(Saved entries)
What follows belongs to an exercise in optimizing a design on an open flow for small area and a short achievable clock period; a production flow would make more cautious choices.
Function was checked by simulation only, so behaviour that the tests miss may differ from the original.
Power figures rest on the tool's default switching activity, not on a simulated workload.

**design.v**
```verilog
`default_nettype none
package fpga_host_pkg;
  localparam int CSR_DATA_W = 32;
  localparam int CSR_ADDR_W = 4;
  localparam int NBF_ADDR_W   = 64;
  localparam int NBF_DATA_W   = 64;
  localparam int NBF_OPCODE_W = 8;
  localparam int NBF_FLITS    = 5;
  localparam logic [CSR_ADDR_W-1:0] CSR_NBF            = 4'h0;
  localparam logic [CSR_ADDR_W-1:0] CSR_HOST_TO_BP     = 4'h4;
  localparam logic [CSR_ADDR_W-1:0] CSR_BP_TO_HOST_CNT = 4'h8;
  localparam logic [CSR_ADDR_W-1:0] CSR_BP_TO_HOST     = 4'hC;
  localparam logic [NBF_OPCODE_W-1:0] OP_WRITE32 = 8'h02;
  localparam logic [NBF_OPCODE_W-1:0] OP_WRITE64 = 8'h03;
  localparam logic [NBF_OPCODE_W-1:0] OP_FENCE   = 8'hFE;
  localparam logic [NBF_OPCODE_W-1:0] OP_FINISH  = 8'hFF;
  localparam logic [1:0] SIZE_32 = 2'd2;
  localparam logic [1:0] SIZE_64 = 2'd3;
  typedef logic [CSR_DATA_W-1:0] word_t;
  typedef struct packed {
    logic [NBF_OPCODE_W-1:0] opcode;
    logic [NBF_ADDR_W-1:0]   addr;
    logic [NBF_DATA_W-1:0]   data;
  } nbf_pkt_t;
endpackage
`default_nettype wire
`timescale 1ns/1ps
`default_nettype none
module word_fifo #(
  parameter int  MMIO_ELS  = 16,
  parameter int  WIDTH     = 32
) (
  input  wire                              clk,
  input  wire                              reset,
  input  wire                              push_valid_i,
  input  wire [WIDTH-1:0]                  push_data_i,
  output logic                             push_ready_o,
  output logic                             pop_valid_o,
  output logic [WIDTH-1:0]                 pop_data_o,
  input  wire                              pop_yumi_i,
  output logic [$clog2(MMIO_ELS+1)-1:0]    count_o
);
  localparam int PTR_W = (MMIO_ELS > 1) ? $clog2(MMIO_ELS) : 1;
  localparam int CNT_W = $clog2(MMIO_ELS + 1);
  logic [WIDTH-1:0] mem [MMIO_ELS];
  logic [PTR_W-1:0] wr_ptr_q;
  logic [PTR_W-1:0] rd_ptr_q;
  logic [CNT_W-1:0] count_q;
  logic             push_fire;
  logic             pop_fire;
  function automatic logic [PTR_W-1:0] ptr_inc(input logic [PTR_W-1:0] ptr);
    ptr_inc = (ptr == PTR_W'(MMIO_ELS - 1)) ? '0 : ptr + 1'b1;
  endfunction
  assign push_ready_o = (count_q != CNT_W'(MMIO_ELS));
  assign pop_valid_o  = (count_q != '0);
  assign pop_data_o   = mem[rd_ptr_q];
  assign count_o      = count_q;
  assign push_fire = push_valid_i & push_ready_o;
  assign pop_fire  = pop_yumi_i & pop_valid_o;
  always_ff @(posedge clk) begin
    if (push_fire) begin
      mem[wr_ptr_q] <= push_data_i;
    end
  end
  always_ff @(posedge clk) begin
    if (reset) begin
      wr_ptr_q <= '0;
      rd_ptr_q <= '0;
      count_q  <= '0;
    end else begin
      if (push_fire) begin
        wr_ptr_q <= ptr_inc(wr_ptr_q);
      end
      if (pop_fire) begin
        rd_ptr_q <= ptr_inc(rd_ptr_q);
      end
      case ({push_fire, pop_fire})
        2'b10:   count_q <= count_q + 1'b1;
        2'b01:   count_q <= count_q - 1'b1;
        default: count_q <= count_q;
      endcase
    end
  end
endmodule
`default_nettype wire
`timescale 1ns/1ps
`default_nettype none
import fpga_host_pkg::*;
module csr_apb #(
  parameter int MMIO_ELS = 16
) (
  input  wire                                   clk,
  input  wire                                   reset,
  input  wire                                   psel_i,
  input  wire                                   penable_i,
  input  wire                                   pwrite_i,
  input  wire [fpga_host_pkg::CSR_ADDR_W-1:0]   paddr_i,
  input  wire fpga_host_pkg::word_t             pwdata_i,
  output fpga_host_pkg::word_t                  prdata_o,
  output logic                                  pready_o,
  output logic                                  pslverr_o,
  output logic                                  flit_valid_o,
  output fpga_host_pkg::word_t                  flit_data_o,
  input  wire                                   flit_ready_i,
  output logic                                  h2b_valid_o,
  output fpga_host_pkg::word_t                  h2b_data_o,
  input  wire                                   h2b_ready_i,
  input  wire                                   b2h_valid_i,
  input  wire fpga_host_pkg::word_t             b2h_data_i,
  output logic                                  b2h_yumi_o,
  input  wire [$clog2(MMIO_ELS+1)-1:0]          b2h_count_i
);
  logic  setup;
  logic  access;
  logic  hit_nbf;
  logic  hit_h2b;
  logic  hit_cnt;
  logic  hit_b2h;
  logic  mapped;
  logic  err_d;
  fpga_host_pkg::word_t rdata_d;
  assign setup  = psel_i & ~penable_i;
  assign access = psel_i & penable_i;
  assign hit_nbf = (paddr_i == CSR_NBF);
  assign hit_h2b = (paddr_i == CSR_HOST_TO_BP);
  assign hit_cnt = (paddr_i == CSR_BP_TO_HOST_CNT);
  assign hit_b2h = (paddr_i == CSR_BP_TO_HOST);
  assign mapped  = hit_nbf | hit_h2b | hit_cnt | hit_b2h;
  assign flit_valid_o = access & pwrite_i & hit_nbf;
  assign flit_data_o  = pwdata_i;
  assign h2b_valid_o  = access & pwrite_i & hit_h2b;
  assign h2b_data_o   = pwdata_i;
  always_comb begin
    pready_o = 1'b1;
    if (pwrite_i && hit_nbf) begin
      pready_o = flit_ready_i;
    end else if (pwrite_i && hit_h2b) begin
      pready_o = h2b_ready_i;
    end
  end
  assign err_d = ~mapped | (pwrite_i & (hit_cnt | hit_b2h));
  assign b2h_yumi_o = setup & ~pwrite_i & hit_b2h & b2h_valid_i;
  always_comb begin
    rdata_d = '0;
    if (!pwrite_i && hit_cnt) begin
      rdata_d = CSR_DATA_W'(b2h_count_i);
    end else if (!pwrite_i && hit_b2h && b2h_valid_i) begin
      rdata_d = b2h_data_i;
    end
  end
  always_ff @(posedge clk) begin
    if (reset) begin
      pslverr_o <= 1'b0;
    end else if (setup) begin
      pslverr_o <= err_d;
    end else if (access && pready_o) begin
      pslverr_o <= 1'b0;
    end
  end
  always_ff @(posedge clk) begin
    if (setup) begin
      prdata_o <= rdata_d;
    end
  end
endmodule
`default_nettype wire
`timescale 1ns/1ps
`default_nettype none
import fpga_host_pkg::*;
module nbf_deserializer (
  input  wire                      clk,
  input  wire                      reset,
  input  wire                      flit_valid_i,
  input  wire fpga_host_pkg::word_t flit_data_i,
  output logic                     flit_ready_o,
  output logic                     pkt_valid_o,
  output fpga_host_pkg::nbf_pkt_t  pkt_o,
  input  wire                      pkt_ready_i
);
  localparam int CNT_W = $clog2(NBF_FLITS + 1);
  logic [CNT_W-1:0]            cnt_q;
  fpga_host_pkg::word_t [NBF_FLITS-1:0]       flit_q;
  logic                        flit_fire;
  logic                        pkt_fire;
  assign flit_ready_o = (cnt_q != CNT_W'(NBF_FLITS));
  assign pkt_valid_o  = (cnt_q == CNT_W'(NBF_FLITS));
  assign flit_fire = flit_valid_i & flit_ready_o;
  assign pkt_fire  = pkt_valid_o & pkt_ready_i;
  always_ff @(posedge clk) begin
    if (flit_fire) begin
      flit_q <= {flit_data_i, flit_q[NBF_FLITS-1:1]};
    end
  end
  always_ff @(posedge clk) begin
    if (reset) begin
      cnt_q <= '0;
    end else if (pkt_fire) begin
      cnt_q <= '0;
    end else if (flit_fire) begin
      cnt_q <= cnt_q + 1'b1;
    end
  end
  assign pkt_o = fpga_host_pkg::nbf_pkt_t'({flit_q[NBF_FLITS-1][NBF_OPCODE_W-1:0],
                             flit_q[NBF_FLITS-2:0]});
endmodule
`default_nettype wire
`timescale 1ns/1ps
`default_nettype none
import fpga_host_pkg::*;
module nbf_issue #(
  parameter int NBF_MAX_WRITES = 4
) (
  input  wire                                   clk,
  input  wire                                   reset,
  input  wire                                   pkt_valid_i,
  input  wire fpga_host_pkg::nbf_pkt_t          pkt_i,
  output logic                                  pkt_yumi_o,
  output logic                                  wr_valid_o,
  input  wire                                   wr_ready_i,
  output logic [fpga_host_pkg::NBF_ADDR_W-1:0]  wr_addr_o,
  output logic [fpga_host_pkg::NBF_DATA_W-1:0]  wr_data_o,
  output logic [1:0]                            wr_size_o,
  input  wire                                   wr_done_i
);
  localparam int CRED_W = $clog2(NBF_MAX_WRITES + 1);
  logic [CRED_W-1:0] credits_q;
  logic              launch;
  logic              retire;
  logic              can_issue;
  logic              drained;
  logic              load_wr;
  logic              is_w32;
  assign launch = wr_valid_o & wr_ready_i;
  assign retire = wr_done_i & (credits_q != '0);
  assign can_issue = ~wr_valid_o & (credits_q < CRED_W'(NBF_MAX_WRITES));
  assign drained   = ~wr_valid_o & (credits_q == '0);
  assign is_w32    = (pkt_i.opcode == OP_WRITE32);
  always_comb begin
    load_wr    = 1'b0;
    pkt_yumi_o = 1'b0;
    case (pkt_i.opcode)
      OP_WRITE32, OP_WRITE64: begin
        load_wr    = pkt_valid_i & can_issue;
        pkt_yumi_o = load_wr;
      end
      OP_FENCE: begin
        pkt_yumi_o = pkt_valid_i & drained;
      end
      OP_FINISH: begin
        pkt_yumi_o = pkt_valid_i;
      end
      default: begin
        pkt_yumi_o = pkt_valid_i;
      end
    endcase
  end
  always_ff @(posedge clk) begin
    if (reset) begin
      wr_valid_o <= 1'b0;
    end else if (load_wr) begin
      wr_valid_o <= 1'b1;
    end else if (launch) begin
      wr_valid_o <= 1'b0;
    end
  end
  always_ff @(posedge clk) begin
    if (load_wr) begin
      wr_addr_o <= pkt_i.addr;
      wr_data_o <= is_w32 ? {2{pkt_i.data[31:0]}} : pkt_i.data;
      wr_size_o <= is_w32 ? SIZE_32 : SIZE_64;
    end
  end
  always_ff @(posedge clk) begin
    if (reset) begin
      credits_q <= '0;
    end else begin
      case ({launch, retire})
        2'b10:   credits_q <= credits_q + 1'b1;
        2'b01:   credits_q <= credits_q - 1'b1;
        default: credits_q <= credits_q;
      endcase
    end
  end
endmodule
`default_nettype wire
`timescale 1ns/1ps
`default_nettype none
import fpga_host_pkg::*;
module fpga_host #(
  parameter int MMIO_ELS       = 16,
  parameter int NBF_MAX_WRITES = 4
) (
  input  wire                                   clk,
  input  wire                                   reset,
  input  wire                                   psel_i,
  input  wire                                   penable_i,
  input  wire                                   pwrite_i,
  input  wire [fpga_host_pkg::CSR_ADDR_W-1:0]   paddr_i,
  input  wire fpga_host_pkg::word_t             pwdata_i,
  output fpga_host_pkg::word_t                  prdata_o,
  output logic                                  pready_o,
  output logic                                  pslverr_o,
  output logic                                  wr_valid_o,
  input  wire                                   wr_ready_i,
  output logic [fpga_host_pkg::NBF_ADDR_W-1:0]  wr_addr_o,
  output logic [fpga_host_pkg::NBF_DATA_W-1:0]  wr_data_o,
  output logic [1:0]                            wr_size_o,
  input  wire                                   wr_done_i,
  output logic                                  bp_in_valid_o,
  input  wire                                   bp_in_ready_i,
  output fpga_host_pkg::word_t                  bp_in_data_o,
  input  wire                                   bp_out_valid_i,
  output logic                                  bp_out_ready_o,
  input  wire fpga_host_pkg::word_t             bp_out_data_i
);
  localparam int CNT_W = $clog2(MMIO_ELS + 1);
  logic             flit_valid;
  fpga_host_pkg::word_t            flit_data;
  logic             flit_ready;
  logic             h2b_valid;
  fpga_host_pkg::word_t            h2b_data;
  logic             h2b_ready;
  logic             b2h_valid;
  fpga_host_pkg::word_t            b2h_data;
  logic             b2h_yumi;
  logic [CNT_W-1:0] b2h_count;
  logic             dsr_valid;
  fpga_host_pkg::nbf_pkt_t         dsr_pkt;
  logic             dsr_ready;
  logic             q_valid;
  fpga_host_pkg::nbf_pkt_t         q_pkt;
  logic             q_yumi;
  csr_apb #(
    .MMIO_ELS(MMIO_ELS)
  ) u_csr_apb (
    .clk          (clk),
    .reset        (reset),
    .psel_i       (psel_i),
    .penable_i    (penable_i),
    .pwrite_i     (pwrite_i),
    .paddr_i      (paddr_i),
    .pwdata_i     (pwdata_i),
    .prdata_o     (prdata_o),
    .pready_o     (pready_o),
    .pslverr_o    (pslverr_o),
    .flit_valid_o (flit_valid),
    .flit_data_o  (flit_data),
    .flit_ready_i (flit_ready),
    .h2b_valid_o  (h2b_valid),
    .h2b_data_o   (h2b_data),
    .h2b_ready_i  (h2b_ready),
    .b2h_valid_i  (b2h_valid),
    .b2h_data_i   (b2h_data),
    .b2h_yumi_o   (b2h_yumi),
    .b2h_count_i  (b2h_count)
  );
  nbf_deserializer u_nbf_deserializer (
    .clk          (clk),
    .reset        (reset),
    .flit_valid_i (flit_valid),
    .flit_data_i  (flit_data),
    .flit_ready_o (flit_ready),
    .pkt_valid_o  (dsr_valid),
    .pkt_o        (dsr_pkt),
    .pkt_ready_i  (dsr_ready)
  );
  word_fifo #(
    .MMIO_ELS  (MMIO_ELS),
    .WIDTH     (NBF_OPCODE_W + NBF_ADDR_W + NBF_DATA_W)
  ) pkt_queue (
    .clk          (clk),
    .reset        (reset),
    .push_valid_i (dsr_valid),
    .push_data_i  (dsr_pkt),
    .push_ready_o (dsr_ready),
    .pop_valid_o  (q_valid),
    .pop_data_o   (q_pkt),
    .pop_yumi_i   (q_yumi),
    .count_o      ()
  );
  nbf_issue #(
    .NBF_MAX_WRITES(NBF_MAX_WRITES)
  ) u_nbf_issue (
    .clk         (clk),
    .reset       (reset),
    .pkt_valid_i (q_valid),
    .pkt_i       (q_pkt),
    .pkt_yumi_o  (q_yumi),
    .wr_valid_o  (wr_valid_o),
    .wr_ready_i  (wr_ready_i),
    .wr_addr_o   (wr_addr_o),
    .wr_data_o   (wr_data_o),
    .wr_size_o   (wr_size_o),
    .wr_done_i   (wr_done_i)
  );
  word_fifo #(
    .MMIO_ELS  (MMIO_ELS),
    .WIDTH     (CSR_DATA_W)
  ) h2b_buffer (
    .clk          (clk),
    .reset        (reset),
    .push_valid_i (h2b_valid),
    .push_data_i  (h2b_data),
    .push_ready_o (h2b_ready),
    .pop_valid_o  (bp_in_valid_o),
    .pop_data_o   (bp_in_data_o),
    .pop_yumi_i   (bp_in_ready_i),
    .count_o      ()
  );
  word_fifo #(
    .MMIO_ELS  (MMIO_ELS),
    .WIDTH     (CSR_DATA_W)
  ) b2h_buffer (
    .clk          (clk),
    .reset        (reset),
    .push_valid_i (bp_out_valid_i),
    .push_data_i  (bp_out_data_i),
    .push_ready_o (bp_out_ready_o),
    .pop_valid_o  (b2h_valid),
    .pop_data_o   (b2h_data),
    .pop_yumi_i   (b2h_yumi),
    .count_o      (b2h_count)
  );
endmodule
`default_nettype wire
```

## Your objective
Return only the number of lines in the entries above that contain the word "mapped".

## Written reply
3